__Data provided__:
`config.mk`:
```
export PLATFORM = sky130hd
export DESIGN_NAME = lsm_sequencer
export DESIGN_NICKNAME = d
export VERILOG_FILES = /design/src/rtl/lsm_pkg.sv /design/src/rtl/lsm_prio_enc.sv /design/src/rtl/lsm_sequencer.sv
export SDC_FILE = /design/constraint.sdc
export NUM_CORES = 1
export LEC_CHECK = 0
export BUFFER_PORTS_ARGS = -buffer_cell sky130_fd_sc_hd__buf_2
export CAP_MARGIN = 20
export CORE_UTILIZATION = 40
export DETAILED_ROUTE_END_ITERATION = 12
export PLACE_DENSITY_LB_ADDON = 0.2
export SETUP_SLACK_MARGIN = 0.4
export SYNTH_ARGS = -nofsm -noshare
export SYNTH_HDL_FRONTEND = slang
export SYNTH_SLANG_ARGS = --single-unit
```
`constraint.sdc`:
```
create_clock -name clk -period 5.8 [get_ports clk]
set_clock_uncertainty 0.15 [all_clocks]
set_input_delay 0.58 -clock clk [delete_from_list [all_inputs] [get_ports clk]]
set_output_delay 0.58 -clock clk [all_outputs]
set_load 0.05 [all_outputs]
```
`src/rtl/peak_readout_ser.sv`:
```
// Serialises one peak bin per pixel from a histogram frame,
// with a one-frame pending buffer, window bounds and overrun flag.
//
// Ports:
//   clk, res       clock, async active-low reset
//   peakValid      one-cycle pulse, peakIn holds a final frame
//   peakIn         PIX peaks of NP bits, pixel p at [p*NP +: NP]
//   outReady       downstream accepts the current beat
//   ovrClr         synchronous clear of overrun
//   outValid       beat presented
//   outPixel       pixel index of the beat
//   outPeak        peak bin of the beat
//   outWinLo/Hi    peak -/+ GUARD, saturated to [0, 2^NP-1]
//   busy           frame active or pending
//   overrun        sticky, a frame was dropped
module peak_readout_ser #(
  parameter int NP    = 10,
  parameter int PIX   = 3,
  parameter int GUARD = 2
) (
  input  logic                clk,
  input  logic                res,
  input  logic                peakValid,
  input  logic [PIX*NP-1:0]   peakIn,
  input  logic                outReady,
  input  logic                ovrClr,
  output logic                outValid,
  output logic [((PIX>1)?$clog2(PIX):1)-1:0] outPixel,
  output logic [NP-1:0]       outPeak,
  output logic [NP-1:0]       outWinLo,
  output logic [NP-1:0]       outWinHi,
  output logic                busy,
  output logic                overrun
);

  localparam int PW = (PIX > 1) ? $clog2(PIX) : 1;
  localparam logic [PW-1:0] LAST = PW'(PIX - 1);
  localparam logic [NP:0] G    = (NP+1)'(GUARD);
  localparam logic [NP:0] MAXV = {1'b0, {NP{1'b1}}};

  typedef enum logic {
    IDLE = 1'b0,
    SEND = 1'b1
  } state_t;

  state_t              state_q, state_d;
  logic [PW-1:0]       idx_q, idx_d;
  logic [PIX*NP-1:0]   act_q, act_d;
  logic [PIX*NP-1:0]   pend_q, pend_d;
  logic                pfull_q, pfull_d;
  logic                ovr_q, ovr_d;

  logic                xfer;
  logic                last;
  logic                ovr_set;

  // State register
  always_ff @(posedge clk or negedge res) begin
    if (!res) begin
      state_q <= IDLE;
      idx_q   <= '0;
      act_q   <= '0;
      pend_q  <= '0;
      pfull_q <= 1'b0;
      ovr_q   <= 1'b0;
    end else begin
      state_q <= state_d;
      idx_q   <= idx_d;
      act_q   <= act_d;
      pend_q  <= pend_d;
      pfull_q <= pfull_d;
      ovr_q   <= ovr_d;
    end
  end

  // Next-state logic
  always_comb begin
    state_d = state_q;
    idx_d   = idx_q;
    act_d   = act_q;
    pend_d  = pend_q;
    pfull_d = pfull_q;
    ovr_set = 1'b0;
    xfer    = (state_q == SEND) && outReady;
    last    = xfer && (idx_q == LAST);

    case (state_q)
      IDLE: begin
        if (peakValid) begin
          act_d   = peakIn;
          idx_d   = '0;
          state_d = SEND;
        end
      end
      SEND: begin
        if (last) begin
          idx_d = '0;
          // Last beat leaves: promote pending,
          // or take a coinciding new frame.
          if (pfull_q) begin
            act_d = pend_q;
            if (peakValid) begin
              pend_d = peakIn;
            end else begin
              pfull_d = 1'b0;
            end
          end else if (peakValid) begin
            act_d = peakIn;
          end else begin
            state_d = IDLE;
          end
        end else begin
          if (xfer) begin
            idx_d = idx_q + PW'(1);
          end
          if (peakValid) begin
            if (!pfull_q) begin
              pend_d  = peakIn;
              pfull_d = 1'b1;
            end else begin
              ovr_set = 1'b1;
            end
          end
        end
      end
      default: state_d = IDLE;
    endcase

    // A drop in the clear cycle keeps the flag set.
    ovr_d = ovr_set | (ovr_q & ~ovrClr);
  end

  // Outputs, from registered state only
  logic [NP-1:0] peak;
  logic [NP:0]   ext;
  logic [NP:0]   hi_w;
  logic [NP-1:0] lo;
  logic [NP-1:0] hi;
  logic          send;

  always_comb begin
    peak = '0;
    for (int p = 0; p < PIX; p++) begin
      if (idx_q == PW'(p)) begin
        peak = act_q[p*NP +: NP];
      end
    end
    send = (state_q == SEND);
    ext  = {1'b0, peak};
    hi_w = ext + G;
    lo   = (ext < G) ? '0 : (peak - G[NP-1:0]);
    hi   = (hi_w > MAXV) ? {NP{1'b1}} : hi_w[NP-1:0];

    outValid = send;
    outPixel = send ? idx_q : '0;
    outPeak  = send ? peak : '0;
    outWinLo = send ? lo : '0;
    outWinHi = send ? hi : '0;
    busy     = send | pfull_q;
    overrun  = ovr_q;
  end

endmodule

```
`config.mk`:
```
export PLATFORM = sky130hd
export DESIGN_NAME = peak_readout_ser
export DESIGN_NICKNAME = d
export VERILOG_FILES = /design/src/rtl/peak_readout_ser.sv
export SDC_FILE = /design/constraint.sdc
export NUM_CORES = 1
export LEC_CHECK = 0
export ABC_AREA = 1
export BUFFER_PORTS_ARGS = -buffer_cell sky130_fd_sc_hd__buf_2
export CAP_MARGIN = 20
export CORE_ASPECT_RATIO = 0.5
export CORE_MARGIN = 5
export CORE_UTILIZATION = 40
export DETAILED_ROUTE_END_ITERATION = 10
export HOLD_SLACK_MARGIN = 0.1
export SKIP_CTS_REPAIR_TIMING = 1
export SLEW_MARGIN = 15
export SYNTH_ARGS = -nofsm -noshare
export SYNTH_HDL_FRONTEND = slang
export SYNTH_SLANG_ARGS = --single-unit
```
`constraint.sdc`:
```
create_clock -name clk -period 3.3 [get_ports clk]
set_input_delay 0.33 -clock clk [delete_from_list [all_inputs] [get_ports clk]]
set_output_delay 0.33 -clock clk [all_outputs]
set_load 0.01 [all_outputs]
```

__Problem to solve__:
Gather from the entries above all lines that include the string "peakValid".

__Answer box__:
//   peakValid      one-cycle pulse, peakIn holds a final frame
  input  logic                peakValid,
        if (peakValid) begin
            if (peakValid) begin
          end else if (peakValid) begin
          if (peakValid) begin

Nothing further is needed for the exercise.